ABOUT THIS TASK → Give back exactly the lines of the material below, starting with the line with "gates cloned | 0 | 1" and going on through the line with "133 | 0.55 |".

═════ EXCERPTED RECORDS

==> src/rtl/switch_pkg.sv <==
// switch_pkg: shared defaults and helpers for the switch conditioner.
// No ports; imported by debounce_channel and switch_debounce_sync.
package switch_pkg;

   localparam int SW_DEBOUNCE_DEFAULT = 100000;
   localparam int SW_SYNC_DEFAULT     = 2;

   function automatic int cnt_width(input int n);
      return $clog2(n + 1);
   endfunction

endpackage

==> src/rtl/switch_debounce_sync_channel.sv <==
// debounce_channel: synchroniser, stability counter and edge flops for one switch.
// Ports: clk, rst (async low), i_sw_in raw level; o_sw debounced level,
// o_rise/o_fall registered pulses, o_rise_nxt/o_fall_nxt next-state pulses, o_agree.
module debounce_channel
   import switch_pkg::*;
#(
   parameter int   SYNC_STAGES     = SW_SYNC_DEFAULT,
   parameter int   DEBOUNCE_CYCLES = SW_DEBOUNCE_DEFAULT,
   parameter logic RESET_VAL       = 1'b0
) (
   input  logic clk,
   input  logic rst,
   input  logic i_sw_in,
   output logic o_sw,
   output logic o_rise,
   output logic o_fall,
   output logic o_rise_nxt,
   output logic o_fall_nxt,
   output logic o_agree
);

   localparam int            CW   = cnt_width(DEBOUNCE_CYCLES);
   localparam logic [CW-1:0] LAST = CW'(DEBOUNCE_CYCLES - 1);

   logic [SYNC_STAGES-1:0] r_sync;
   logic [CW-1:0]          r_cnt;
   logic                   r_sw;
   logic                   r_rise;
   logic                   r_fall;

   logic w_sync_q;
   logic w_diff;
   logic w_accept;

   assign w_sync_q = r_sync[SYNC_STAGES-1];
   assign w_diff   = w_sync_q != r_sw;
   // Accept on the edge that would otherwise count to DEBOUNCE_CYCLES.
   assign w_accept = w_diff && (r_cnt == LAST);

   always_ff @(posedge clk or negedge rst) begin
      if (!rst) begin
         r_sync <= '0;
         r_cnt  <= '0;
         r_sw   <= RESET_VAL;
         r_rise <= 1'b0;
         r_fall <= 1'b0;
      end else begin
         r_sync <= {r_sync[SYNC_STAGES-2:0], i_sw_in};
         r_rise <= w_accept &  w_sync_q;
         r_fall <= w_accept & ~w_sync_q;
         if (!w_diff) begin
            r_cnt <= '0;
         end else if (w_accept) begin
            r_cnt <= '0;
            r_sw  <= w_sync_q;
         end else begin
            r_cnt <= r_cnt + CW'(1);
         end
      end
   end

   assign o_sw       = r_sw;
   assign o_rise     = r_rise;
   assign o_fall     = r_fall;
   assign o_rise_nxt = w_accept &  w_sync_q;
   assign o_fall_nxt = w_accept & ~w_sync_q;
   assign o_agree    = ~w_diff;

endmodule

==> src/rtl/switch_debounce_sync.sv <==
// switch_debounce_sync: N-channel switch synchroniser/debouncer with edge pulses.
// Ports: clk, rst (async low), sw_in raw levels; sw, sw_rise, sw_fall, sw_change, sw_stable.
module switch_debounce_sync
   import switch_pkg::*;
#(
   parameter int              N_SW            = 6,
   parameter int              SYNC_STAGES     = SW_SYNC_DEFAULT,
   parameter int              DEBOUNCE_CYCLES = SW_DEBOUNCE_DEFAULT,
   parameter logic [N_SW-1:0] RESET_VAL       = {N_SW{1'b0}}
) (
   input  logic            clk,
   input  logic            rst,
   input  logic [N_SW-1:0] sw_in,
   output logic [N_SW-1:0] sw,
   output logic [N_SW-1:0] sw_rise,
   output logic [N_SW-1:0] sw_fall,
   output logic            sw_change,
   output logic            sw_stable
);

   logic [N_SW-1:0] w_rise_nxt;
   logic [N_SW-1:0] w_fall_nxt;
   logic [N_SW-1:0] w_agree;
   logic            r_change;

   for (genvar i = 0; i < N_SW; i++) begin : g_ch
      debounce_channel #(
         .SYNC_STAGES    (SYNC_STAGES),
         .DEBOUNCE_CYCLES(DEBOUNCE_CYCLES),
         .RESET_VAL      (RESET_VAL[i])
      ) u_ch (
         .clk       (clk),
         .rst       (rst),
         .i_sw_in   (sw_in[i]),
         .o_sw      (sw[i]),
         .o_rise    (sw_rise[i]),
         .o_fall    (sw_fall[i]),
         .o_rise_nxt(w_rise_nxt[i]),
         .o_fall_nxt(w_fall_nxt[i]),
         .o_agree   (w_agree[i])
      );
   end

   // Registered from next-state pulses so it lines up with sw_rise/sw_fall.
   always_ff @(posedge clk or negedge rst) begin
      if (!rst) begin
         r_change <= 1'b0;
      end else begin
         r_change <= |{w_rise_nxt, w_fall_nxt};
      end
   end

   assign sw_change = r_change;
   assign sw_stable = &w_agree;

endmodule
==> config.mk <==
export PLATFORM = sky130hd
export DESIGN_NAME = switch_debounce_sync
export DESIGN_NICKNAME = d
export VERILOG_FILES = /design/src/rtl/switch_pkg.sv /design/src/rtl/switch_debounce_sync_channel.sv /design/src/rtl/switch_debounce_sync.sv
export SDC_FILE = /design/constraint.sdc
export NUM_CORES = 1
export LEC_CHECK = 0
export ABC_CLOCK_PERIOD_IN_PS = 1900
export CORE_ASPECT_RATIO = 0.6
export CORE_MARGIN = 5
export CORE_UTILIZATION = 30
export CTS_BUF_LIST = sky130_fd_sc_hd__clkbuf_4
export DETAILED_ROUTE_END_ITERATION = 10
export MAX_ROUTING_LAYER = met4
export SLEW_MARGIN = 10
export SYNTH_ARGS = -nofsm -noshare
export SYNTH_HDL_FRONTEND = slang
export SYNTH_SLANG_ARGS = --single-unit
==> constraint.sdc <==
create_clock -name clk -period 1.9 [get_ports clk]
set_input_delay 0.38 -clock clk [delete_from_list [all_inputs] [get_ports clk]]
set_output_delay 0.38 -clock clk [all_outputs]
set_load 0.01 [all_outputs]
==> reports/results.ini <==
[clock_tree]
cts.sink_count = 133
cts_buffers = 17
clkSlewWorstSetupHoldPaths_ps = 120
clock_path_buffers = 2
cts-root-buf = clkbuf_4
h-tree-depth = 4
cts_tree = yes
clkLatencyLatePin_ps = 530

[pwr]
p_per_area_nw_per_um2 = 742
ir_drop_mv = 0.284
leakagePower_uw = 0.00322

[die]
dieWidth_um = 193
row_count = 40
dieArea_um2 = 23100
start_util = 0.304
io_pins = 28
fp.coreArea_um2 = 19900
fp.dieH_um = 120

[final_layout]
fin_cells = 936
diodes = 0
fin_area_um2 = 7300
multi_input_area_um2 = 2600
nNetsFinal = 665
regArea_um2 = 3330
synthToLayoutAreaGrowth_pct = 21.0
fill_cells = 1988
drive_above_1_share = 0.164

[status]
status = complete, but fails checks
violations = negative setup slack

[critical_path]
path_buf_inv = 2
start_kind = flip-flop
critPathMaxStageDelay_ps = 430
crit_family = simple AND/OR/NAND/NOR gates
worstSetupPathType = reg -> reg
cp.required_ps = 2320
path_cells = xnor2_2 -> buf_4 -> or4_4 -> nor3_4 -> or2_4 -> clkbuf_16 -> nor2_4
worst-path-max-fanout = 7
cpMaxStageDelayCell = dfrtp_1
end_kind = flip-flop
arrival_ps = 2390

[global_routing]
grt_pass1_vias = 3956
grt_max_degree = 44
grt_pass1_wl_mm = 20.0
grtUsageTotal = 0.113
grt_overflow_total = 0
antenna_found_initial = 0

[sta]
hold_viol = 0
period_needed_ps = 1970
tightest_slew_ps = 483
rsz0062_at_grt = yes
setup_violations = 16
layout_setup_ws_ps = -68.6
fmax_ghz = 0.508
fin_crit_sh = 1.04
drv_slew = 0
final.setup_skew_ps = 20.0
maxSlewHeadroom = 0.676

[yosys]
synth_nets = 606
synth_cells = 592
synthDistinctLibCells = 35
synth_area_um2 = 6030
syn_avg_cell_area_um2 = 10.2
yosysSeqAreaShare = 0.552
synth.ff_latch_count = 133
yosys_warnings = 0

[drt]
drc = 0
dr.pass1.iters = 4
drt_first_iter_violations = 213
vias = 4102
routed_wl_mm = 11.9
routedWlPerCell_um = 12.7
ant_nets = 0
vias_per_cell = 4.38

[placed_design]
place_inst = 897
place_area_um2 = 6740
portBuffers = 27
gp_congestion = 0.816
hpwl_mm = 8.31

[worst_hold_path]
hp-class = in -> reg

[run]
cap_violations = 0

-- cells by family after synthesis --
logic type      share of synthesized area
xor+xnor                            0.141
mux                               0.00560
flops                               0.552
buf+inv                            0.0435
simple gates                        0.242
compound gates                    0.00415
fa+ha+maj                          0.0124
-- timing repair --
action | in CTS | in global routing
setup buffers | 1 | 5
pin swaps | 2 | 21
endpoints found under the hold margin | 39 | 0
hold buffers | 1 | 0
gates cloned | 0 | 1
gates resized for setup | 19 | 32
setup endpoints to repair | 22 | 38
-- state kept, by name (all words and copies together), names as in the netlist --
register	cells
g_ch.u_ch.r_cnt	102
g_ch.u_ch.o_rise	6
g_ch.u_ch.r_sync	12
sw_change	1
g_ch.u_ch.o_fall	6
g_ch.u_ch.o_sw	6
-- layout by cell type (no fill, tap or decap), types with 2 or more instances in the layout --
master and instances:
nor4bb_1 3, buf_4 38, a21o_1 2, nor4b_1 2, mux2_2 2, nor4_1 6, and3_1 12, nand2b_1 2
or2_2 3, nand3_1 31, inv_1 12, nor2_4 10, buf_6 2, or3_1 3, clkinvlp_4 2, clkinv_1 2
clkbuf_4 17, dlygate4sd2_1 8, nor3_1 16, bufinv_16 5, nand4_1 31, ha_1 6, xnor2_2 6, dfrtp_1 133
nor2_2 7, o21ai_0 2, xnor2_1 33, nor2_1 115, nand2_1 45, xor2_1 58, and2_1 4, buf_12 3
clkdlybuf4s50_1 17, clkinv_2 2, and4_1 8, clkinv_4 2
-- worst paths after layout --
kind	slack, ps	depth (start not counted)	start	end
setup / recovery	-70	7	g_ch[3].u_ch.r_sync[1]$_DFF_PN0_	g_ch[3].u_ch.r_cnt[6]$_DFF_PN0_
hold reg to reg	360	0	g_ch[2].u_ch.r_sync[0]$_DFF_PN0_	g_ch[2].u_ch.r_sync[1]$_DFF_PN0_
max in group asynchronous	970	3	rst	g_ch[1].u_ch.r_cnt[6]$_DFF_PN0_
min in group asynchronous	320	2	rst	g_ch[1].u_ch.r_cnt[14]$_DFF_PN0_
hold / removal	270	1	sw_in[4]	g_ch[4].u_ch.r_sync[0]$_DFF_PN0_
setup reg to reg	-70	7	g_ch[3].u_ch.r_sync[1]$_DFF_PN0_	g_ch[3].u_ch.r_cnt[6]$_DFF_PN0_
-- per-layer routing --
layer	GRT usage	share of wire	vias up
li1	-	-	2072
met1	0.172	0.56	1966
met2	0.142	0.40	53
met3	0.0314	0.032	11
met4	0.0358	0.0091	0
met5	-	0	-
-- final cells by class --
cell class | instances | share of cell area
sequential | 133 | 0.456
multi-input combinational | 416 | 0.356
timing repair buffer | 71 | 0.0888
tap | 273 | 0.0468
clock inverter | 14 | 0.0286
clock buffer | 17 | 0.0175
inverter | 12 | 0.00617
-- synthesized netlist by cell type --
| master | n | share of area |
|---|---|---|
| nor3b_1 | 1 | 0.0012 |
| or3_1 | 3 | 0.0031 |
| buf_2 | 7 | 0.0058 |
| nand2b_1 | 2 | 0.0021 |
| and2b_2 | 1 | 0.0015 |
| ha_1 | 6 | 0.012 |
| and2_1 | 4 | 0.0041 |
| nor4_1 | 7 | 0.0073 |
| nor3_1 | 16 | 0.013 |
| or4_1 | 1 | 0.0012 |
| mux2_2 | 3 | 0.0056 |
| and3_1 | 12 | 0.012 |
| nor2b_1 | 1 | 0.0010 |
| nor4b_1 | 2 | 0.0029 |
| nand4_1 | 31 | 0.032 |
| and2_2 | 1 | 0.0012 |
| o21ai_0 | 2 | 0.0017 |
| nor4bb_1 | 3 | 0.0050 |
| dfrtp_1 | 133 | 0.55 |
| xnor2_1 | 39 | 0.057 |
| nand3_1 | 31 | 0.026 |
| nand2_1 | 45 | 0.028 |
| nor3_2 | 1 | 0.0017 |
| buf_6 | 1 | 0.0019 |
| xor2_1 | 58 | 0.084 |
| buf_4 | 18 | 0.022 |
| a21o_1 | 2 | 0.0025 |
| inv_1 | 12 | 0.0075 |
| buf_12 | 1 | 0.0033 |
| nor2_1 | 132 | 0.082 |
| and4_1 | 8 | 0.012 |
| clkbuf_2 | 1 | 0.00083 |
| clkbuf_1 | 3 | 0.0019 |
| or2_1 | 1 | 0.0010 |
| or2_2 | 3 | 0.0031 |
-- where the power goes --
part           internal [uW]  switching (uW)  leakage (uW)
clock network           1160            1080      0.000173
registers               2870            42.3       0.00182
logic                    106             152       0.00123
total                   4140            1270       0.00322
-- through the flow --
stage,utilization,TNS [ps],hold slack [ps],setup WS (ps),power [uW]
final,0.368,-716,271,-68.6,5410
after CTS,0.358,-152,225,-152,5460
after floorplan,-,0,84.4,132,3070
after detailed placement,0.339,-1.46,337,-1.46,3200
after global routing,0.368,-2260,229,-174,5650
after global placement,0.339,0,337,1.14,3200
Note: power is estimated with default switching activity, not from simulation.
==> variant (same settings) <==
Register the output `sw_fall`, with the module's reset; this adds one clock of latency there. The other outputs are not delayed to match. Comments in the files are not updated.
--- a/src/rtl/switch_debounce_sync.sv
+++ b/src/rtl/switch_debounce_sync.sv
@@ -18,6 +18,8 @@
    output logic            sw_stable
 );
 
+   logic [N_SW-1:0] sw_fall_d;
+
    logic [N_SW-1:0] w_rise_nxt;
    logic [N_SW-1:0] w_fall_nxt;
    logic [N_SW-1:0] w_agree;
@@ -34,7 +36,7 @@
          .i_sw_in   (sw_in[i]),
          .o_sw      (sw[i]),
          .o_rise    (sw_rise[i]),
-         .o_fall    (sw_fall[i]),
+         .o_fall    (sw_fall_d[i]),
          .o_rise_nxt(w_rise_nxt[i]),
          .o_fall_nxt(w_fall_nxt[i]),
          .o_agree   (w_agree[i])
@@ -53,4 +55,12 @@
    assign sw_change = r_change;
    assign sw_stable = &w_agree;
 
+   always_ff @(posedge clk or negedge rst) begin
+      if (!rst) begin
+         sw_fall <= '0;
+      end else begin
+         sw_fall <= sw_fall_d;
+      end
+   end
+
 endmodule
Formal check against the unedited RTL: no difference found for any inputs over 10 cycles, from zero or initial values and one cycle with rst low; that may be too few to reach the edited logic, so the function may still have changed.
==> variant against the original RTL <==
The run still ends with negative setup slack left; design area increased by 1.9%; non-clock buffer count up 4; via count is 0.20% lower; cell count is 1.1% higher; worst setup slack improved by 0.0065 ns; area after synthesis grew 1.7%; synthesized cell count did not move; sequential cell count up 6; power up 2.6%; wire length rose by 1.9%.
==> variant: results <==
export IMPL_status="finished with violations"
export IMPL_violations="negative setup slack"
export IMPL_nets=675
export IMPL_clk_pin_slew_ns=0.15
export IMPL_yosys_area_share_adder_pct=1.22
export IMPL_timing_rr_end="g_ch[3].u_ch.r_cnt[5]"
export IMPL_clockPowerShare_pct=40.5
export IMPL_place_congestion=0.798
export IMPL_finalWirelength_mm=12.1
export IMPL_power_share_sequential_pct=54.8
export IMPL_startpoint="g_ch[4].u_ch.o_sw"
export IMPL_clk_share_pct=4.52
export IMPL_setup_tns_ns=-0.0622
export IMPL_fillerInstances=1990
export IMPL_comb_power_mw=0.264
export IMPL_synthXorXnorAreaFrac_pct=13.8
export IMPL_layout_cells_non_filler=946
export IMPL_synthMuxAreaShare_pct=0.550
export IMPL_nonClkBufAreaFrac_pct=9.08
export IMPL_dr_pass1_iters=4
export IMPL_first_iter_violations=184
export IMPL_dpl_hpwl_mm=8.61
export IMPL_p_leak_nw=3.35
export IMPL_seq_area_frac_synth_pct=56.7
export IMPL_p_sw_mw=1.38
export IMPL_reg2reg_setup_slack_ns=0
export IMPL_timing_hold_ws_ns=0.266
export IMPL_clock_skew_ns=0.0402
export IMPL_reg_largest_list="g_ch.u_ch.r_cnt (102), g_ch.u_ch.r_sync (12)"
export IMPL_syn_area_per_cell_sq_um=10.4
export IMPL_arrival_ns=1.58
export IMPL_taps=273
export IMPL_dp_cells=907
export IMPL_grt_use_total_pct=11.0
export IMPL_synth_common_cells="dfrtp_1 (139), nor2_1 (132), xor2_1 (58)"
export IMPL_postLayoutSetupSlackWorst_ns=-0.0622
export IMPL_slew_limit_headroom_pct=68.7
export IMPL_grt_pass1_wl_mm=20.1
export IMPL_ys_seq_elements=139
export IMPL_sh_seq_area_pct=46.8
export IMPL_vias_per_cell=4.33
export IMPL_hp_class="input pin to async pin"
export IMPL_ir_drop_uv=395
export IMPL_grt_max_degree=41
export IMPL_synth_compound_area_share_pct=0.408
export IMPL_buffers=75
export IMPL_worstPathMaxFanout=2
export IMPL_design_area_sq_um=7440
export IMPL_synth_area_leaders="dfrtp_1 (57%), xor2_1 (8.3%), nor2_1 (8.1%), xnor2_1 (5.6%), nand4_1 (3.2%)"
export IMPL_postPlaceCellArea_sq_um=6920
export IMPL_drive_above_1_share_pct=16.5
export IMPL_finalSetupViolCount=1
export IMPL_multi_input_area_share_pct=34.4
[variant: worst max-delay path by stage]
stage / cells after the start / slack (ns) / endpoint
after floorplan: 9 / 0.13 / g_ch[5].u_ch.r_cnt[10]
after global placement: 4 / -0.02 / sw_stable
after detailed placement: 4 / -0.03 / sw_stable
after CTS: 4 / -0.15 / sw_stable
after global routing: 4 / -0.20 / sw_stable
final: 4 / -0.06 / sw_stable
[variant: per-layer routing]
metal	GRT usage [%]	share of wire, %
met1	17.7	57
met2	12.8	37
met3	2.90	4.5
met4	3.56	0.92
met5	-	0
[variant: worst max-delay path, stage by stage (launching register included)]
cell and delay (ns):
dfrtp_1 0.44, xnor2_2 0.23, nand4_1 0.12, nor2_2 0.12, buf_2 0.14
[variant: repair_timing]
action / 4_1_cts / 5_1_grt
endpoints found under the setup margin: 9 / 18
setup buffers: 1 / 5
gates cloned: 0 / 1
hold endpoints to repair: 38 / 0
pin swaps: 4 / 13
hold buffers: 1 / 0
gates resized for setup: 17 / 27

══════════
═════ EXCERPTED RECORDS

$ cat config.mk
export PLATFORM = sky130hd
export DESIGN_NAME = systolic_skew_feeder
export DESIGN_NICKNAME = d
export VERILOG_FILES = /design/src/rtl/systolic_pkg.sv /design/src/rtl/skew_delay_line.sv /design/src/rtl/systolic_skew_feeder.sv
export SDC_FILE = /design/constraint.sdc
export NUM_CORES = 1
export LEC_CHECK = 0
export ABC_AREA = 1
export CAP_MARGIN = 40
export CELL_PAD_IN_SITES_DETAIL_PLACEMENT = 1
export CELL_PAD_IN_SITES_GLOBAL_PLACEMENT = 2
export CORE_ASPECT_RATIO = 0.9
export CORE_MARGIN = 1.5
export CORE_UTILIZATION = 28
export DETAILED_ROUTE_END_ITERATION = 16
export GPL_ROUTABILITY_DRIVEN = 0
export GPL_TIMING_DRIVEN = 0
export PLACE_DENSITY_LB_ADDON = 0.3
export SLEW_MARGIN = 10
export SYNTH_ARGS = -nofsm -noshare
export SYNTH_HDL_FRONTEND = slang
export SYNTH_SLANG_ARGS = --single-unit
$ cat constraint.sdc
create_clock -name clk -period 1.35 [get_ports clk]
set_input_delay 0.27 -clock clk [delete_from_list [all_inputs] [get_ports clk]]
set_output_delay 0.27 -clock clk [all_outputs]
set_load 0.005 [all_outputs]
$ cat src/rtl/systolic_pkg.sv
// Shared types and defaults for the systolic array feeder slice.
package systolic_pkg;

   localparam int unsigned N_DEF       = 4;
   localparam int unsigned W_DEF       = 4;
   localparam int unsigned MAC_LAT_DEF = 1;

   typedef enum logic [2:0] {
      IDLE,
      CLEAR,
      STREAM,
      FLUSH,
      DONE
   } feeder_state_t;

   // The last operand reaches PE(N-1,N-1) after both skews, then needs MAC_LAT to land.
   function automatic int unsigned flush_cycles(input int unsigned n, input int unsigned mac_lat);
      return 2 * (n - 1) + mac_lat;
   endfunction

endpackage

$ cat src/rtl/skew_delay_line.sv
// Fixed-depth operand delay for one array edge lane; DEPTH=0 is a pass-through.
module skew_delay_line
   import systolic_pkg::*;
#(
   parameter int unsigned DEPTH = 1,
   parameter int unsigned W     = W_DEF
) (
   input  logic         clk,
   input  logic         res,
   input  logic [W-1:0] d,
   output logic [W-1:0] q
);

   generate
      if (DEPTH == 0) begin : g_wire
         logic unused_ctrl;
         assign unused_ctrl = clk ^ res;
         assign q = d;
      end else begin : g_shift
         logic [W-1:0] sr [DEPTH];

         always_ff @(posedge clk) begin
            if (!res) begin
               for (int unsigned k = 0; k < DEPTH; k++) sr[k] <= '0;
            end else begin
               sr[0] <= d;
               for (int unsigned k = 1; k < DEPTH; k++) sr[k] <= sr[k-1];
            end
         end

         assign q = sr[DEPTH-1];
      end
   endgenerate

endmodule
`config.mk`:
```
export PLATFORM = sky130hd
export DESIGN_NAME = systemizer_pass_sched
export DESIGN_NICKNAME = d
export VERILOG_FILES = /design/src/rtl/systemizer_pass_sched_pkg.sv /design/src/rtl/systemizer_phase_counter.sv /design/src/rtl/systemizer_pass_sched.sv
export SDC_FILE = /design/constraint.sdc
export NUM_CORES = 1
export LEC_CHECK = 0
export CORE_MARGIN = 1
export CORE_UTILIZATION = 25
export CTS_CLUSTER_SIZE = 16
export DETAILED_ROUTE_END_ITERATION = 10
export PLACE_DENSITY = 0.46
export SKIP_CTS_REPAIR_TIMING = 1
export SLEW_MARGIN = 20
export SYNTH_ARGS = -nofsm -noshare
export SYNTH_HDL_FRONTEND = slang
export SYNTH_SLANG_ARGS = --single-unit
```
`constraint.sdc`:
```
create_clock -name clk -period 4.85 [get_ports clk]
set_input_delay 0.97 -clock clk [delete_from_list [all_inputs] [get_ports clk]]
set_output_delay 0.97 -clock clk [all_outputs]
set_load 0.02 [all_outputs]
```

══════════

SOLUTION TO THIS PROBLEM →
gates cloned | 0 | 1
gates resized for setup | 19 | 32
setup endpoints to repair | 22 | 38
-- state kept, by name (all words and copies together), names as in the netlist --
register	cells
g_ch.u_ch.r_cnt	102
g_ch.u_ch.o_rise	6
g_ch.u_ch.r_sync	12
sw_change	1
g_ch.u_ch.o_fall	6
g_ch.u_ch.o_sw	6
-- layout by cell type (no fill, tap or decap), types with 2 or more instances in the layout --
master and instances:
nor4bb_1 3, buf_4 38, a21o_1 2, nor4b_1 2, mux2_2 2, nor4_1 6, and3_1 12, nand2b_1 2
or2_2 3, nand3_1 31, inv_1 12, nor2_4 10, buf_6 2, or3_1 3, clkinvlp_4 2, clkinv_1 2
clkbuf_4 17, dlygate4sd2_1 8, nor3_1 16, bufinv_16 5, nand4_1 31, ha_1 6, xnor2_2 6, dfrtp_1 133
nor2_2 7, o21ai_0 2, xnor2_1 33, nor2_1 115, nand2_1 45, xor2_1 58, and2_1 4, buf_12 3
clkdlybuf4s50_1 17, clkinv_2 2, and4_1 8, clkinv_4 2
-- worst paths after layout --
kind	slack, ps	depth (start not counted)	start	end
setup / recovery	-70	7	g_ch[3].u_ch.r_sync[1]$_DFF_PN0_	g_ch[3].u_ch.r_cnt[6]$_DFF_PN0_
hold reg to reg	360	0	g_ch[2].u_ch.r_sync[0]$_DFF_PN0_	g_ch[2].u_ch.r_sync[1]$_DFF_PN0_
max in group asynchronous	970	3	rst	g_ch[1].u_ch.r_cnt[6]$_DFF_PN0_
min in group asynchronous	320	2	rst	g_ch[1].u_ch.r_cnt[14]$_DFF_PN0_
hold / removal	270	1	sw_in[4]	g_ch[4].u_ch.r_sync[0]$_DFF_PN0_
setup reg to reg	-70	7	g_ch[3].u_ch.r_sync[1]$_DFF_PN0_	g_ch[3].u_ch.r_cnt[6]$_DFF_PN0_
-- per-layer routing --
layer	GRT usage	share of wire	vias up
li1	-	-	2072
met1	0.172	0.56	1966
met2	0.142	0.40	53
met3	0.0314	0.032	11
met4	0.0358	0.0091	0
met5	-	0	-
-- final cells by class --
cell class | instances | share of cell area
sequential | 133 | 0.456
multi-input combinational | 416 | 0.356
timing repair buffer | 71 | 0.0888
tap | 273 | 0.0468
clock inverter | 14 | 0.0286
clock buffer | 17 | 0.0175
inverter | 12 | 0.00617
-- synthesized netlist by cell type --
| master | n | share of area |
|---|---|---|
| nor3b_1 | 1 | 0.0012 |
| or3_1 | 3 | 0.0031 |
| buf_2 | 7 | 0.0058 |
| nand2b_1 | 2 | 0.0021 |
| and2b_2 | 1 | 0.0015 |
| ha_1 | 6 | 0.012 |
| and2_1 | 4 | 0.0041 |
| nor4_1 | 7 | 0.0073 |
| nor3_1 | 16 | 0.013 |
| or4_1 | 1 | 0.0012 |
| mux2_2 | 3 | 0.0056 |
| and3_1 | 12 | 0.012 |
| nor2b_1 | 1 | 0.0010 |
| nor4b_1 | 2 | 0.0029 |
| nand4_1 | 31 | 0.032 |
| and2_2 | 1 | 0.0012 |
| o21ai_0 | 2 | 0.0017 |
| nor4bb_1 | 3 | 0.0050 |
| dfrtp_1 | 133 | 0.55 |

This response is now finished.